Australian bus operator

Young's Bus Service was an Australian bus operator in Rockhampton, Queensland operating services under the Translink scheme in Regional Queensland. It was the largest operator in the Rockhampton region. It was rebranded to CDC Queensland in December 2024.

==Service Area==
Young's Bus Service operated from the Capricorn Coast in the North-East to Mount Morgan and Gracemere to the south and select areas in the City of Rockhampton.

==Fleet==
The fleet began in 1949 with just one vehicle when founder Stan Young registered a single charter bus.

As of July 2021, the fleet had grown to 42 buses with white and pink livery. The service also had a contract to carry about 1,800 local school students on daily school bus services.
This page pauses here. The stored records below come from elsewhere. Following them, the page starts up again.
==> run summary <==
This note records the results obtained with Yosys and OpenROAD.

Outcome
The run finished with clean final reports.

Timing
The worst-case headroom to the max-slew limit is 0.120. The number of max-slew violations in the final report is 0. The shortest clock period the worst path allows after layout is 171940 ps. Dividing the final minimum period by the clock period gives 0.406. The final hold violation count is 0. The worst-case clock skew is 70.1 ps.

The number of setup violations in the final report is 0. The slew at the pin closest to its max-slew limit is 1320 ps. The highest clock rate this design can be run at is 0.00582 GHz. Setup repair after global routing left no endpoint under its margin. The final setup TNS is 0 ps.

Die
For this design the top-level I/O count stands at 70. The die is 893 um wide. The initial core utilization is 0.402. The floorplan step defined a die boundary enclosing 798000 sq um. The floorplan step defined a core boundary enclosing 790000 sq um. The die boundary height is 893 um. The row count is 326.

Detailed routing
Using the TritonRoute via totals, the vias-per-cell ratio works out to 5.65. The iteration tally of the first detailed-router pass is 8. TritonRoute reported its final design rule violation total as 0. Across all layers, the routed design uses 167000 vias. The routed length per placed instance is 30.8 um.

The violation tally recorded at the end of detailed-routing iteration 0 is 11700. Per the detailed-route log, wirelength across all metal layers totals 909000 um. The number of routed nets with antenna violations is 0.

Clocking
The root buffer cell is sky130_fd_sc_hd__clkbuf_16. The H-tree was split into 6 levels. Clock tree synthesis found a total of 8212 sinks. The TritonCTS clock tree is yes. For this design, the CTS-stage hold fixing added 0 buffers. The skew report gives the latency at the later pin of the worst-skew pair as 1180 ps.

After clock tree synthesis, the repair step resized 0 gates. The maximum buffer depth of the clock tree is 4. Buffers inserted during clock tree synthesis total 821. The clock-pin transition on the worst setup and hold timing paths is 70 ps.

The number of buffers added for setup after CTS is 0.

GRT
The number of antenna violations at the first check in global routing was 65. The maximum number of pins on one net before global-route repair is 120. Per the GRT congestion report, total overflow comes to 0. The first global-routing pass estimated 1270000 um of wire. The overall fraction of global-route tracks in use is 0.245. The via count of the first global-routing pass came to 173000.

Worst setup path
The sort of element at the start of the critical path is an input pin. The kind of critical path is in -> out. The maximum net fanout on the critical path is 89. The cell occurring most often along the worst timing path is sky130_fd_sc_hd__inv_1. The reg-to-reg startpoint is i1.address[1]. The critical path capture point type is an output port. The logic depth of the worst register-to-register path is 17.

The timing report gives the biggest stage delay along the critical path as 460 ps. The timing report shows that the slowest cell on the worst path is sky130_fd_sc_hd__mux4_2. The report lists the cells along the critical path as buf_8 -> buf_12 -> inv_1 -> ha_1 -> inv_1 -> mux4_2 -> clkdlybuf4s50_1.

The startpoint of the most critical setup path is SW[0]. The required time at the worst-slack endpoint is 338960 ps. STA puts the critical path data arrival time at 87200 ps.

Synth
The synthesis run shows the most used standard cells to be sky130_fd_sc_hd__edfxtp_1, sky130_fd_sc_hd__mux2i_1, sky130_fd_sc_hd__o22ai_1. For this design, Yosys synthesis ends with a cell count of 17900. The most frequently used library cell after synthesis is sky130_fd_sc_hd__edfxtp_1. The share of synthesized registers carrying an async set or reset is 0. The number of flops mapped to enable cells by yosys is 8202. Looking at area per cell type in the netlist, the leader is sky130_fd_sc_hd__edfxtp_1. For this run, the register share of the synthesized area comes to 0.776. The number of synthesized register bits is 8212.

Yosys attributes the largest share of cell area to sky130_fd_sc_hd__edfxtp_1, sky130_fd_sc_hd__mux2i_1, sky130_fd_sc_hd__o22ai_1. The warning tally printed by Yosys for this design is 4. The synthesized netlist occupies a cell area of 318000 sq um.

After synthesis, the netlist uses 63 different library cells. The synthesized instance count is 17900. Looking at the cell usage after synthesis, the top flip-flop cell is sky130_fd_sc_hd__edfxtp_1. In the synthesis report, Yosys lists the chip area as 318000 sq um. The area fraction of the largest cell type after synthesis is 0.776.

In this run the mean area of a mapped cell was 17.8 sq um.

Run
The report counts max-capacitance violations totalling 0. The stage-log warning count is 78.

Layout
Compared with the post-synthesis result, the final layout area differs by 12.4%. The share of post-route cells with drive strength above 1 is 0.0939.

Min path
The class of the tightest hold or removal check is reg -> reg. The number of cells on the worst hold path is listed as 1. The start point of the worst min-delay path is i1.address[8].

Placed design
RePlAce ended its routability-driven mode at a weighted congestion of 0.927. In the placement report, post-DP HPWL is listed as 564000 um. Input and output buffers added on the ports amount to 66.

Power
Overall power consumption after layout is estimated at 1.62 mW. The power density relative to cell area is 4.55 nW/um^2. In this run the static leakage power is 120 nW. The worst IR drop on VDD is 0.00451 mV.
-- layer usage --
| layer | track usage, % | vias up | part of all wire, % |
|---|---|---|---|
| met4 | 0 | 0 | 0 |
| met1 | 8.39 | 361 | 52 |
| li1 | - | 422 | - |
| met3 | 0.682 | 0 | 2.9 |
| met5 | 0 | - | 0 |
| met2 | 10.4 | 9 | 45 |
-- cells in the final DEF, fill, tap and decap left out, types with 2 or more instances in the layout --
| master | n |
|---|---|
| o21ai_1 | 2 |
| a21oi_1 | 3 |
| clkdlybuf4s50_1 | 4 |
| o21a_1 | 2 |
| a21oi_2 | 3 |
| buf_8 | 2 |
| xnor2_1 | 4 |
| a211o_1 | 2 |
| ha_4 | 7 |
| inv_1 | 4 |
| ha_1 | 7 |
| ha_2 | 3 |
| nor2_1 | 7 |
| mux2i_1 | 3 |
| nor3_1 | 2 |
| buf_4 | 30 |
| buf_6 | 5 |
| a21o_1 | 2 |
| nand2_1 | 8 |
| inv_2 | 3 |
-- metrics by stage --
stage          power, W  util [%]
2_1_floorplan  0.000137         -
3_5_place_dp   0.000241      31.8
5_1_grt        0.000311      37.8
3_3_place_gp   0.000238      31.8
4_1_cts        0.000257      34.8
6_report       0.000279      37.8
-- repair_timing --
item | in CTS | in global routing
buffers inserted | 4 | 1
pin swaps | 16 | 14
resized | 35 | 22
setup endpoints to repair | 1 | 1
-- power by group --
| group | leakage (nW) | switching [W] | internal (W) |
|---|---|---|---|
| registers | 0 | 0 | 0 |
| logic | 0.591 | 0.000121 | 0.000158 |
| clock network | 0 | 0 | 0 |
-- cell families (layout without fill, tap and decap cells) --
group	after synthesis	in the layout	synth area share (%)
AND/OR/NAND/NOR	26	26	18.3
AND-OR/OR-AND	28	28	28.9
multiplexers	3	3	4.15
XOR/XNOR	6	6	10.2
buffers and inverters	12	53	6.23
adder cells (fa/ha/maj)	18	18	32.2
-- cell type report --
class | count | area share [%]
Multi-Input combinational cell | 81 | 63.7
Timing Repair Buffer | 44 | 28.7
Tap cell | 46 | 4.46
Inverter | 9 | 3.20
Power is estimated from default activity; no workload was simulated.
In July 2021, the Young family announced the company had been sold to ComfortDelGro Australia, ending a period of more than 70 years of Young's Bus Service being an independent local family business. ComfortDelGro said the acquisition of the Young's Bus Service fleet would enable it to expand its operations in Queensland where it already has a fleet of 155 buses and was a further step in their expansion into the regional Australia market. Prior to commencing the transition, ComfortDelGro made assurances that employees with Young's Bus Service would retain their jobs. The Young's Bus Service brand was retired and replaced by CDC Queensland in December 2024.

==easy-travel Fare Card==
Young’s Bus Service issues the easy-travel Fare Card for use as payment on its services.